Task brief:
A single number is the answer here: the count of lines in the data below that include the word "after".
[Opening The data section]
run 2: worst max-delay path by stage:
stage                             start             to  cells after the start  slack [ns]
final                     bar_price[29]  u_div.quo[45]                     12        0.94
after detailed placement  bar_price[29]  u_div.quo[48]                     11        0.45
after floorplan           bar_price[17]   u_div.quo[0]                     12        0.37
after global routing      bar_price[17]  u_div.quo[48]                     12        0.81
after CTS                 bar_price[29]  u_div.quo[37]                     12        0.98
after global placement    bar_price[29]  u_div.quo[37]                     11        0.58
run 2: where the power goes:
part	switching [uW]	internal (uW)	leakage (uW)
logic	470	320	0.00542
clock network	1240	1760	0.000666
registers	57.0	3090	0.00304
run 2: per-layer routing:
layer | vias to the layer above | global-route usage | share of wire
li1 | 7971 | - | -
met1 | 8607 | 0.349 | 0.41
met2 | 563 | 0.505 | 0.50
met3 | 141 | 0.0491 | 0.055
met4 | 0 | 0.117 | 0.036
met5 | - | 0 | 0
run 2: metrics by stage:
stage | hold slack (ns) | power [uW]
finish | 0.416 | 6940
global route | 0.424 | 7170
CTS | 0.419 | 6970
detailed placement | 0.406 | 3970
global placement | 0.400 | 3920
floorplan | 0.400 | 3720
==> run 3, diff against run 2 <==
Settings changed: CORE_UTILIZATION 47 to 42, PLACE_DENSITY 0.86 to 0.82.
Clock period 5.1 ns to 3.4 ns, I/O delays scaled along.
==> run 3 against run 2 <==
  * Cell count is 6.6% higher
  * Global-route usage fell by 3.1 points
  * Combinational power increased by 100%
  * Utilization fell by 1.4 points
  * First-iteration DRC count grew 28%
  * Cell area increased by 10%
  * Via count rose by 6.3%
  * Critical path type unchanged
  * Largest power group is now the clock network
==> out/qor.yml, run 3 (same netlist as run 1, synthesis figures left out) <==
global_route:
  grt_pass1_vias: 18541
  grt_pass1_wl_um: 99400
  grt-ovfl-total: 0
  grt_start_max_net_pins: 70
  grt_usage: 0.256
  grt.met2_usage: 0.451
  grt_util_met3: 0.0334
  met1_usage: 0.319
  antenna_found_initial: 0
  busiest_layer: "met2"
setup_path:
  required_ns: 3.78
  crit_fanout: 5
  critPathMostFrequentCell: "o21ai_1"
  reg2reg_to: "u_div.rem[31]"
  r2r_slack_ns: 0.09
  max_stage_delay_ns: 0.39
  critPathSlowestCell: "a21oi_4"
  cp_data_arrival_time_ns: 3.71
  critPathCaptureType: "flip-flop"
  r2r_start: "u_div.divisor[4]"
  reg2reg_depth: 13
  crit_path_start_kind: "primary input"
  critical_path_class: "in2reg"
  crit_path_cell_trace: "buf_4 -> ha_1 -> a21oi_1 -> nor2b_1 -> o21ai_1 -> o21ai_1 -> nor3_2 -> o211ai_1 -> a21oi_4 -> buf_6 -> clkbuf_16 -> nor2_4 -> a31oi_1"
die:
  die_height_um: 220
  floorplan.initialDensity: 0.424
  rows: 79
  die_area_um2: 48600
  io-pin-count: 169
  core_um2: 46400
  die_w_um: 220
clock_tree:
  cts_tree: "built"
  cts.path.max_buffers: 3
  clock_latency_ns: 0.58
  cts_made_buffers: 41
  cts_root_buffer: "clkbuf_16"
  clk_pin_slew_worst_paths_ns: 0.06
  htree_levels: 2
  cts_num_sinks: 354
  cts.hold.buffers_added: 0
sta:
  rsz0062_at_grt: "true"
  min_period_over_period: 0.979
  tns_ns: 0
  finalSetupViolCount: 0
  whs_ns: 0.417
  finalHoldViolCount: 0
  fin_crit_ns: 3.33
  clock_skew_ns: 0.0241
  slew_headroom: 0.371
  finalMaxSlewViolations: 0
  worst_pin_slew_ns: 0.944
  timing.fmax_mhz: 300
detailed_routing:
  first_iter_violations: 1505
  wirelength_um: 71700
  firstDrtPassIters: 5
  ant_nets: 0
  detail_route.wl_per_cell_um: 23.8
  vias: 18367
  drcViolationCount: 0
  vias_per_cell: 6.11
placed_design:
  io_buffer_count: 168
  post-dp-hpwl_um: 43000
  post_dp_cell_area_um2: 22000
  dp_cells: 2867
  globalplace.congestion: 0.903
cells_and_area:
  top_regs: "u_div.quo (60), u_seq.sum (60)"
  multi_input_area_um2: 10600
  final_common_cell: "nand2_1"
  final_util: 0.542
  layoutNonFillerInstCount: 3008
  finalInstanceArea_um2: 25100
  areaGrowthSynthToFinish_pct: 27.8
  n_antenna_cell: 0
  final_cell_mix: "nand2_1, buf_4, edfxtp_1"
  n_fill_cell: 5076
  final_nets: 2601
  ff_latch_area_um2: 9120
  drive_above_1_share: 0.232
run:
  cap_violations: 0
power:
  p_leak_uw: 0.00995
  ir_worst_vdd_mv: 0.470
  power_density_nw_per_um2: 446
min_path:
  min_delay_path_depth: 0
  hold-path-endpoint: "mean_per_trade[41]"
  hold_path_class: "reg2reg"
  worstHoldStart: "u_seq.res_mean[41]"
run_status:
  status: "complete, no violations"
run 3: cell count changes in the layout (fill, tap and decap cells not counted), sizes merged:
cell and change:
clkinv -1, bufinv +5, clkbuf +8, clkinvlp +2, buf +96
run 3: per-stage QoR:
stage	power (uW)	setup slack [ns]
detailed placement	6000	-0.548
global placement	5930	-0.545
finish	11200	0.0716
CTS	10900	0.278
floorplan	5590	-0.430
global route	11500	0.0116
[Closing The data section]
Task response:
6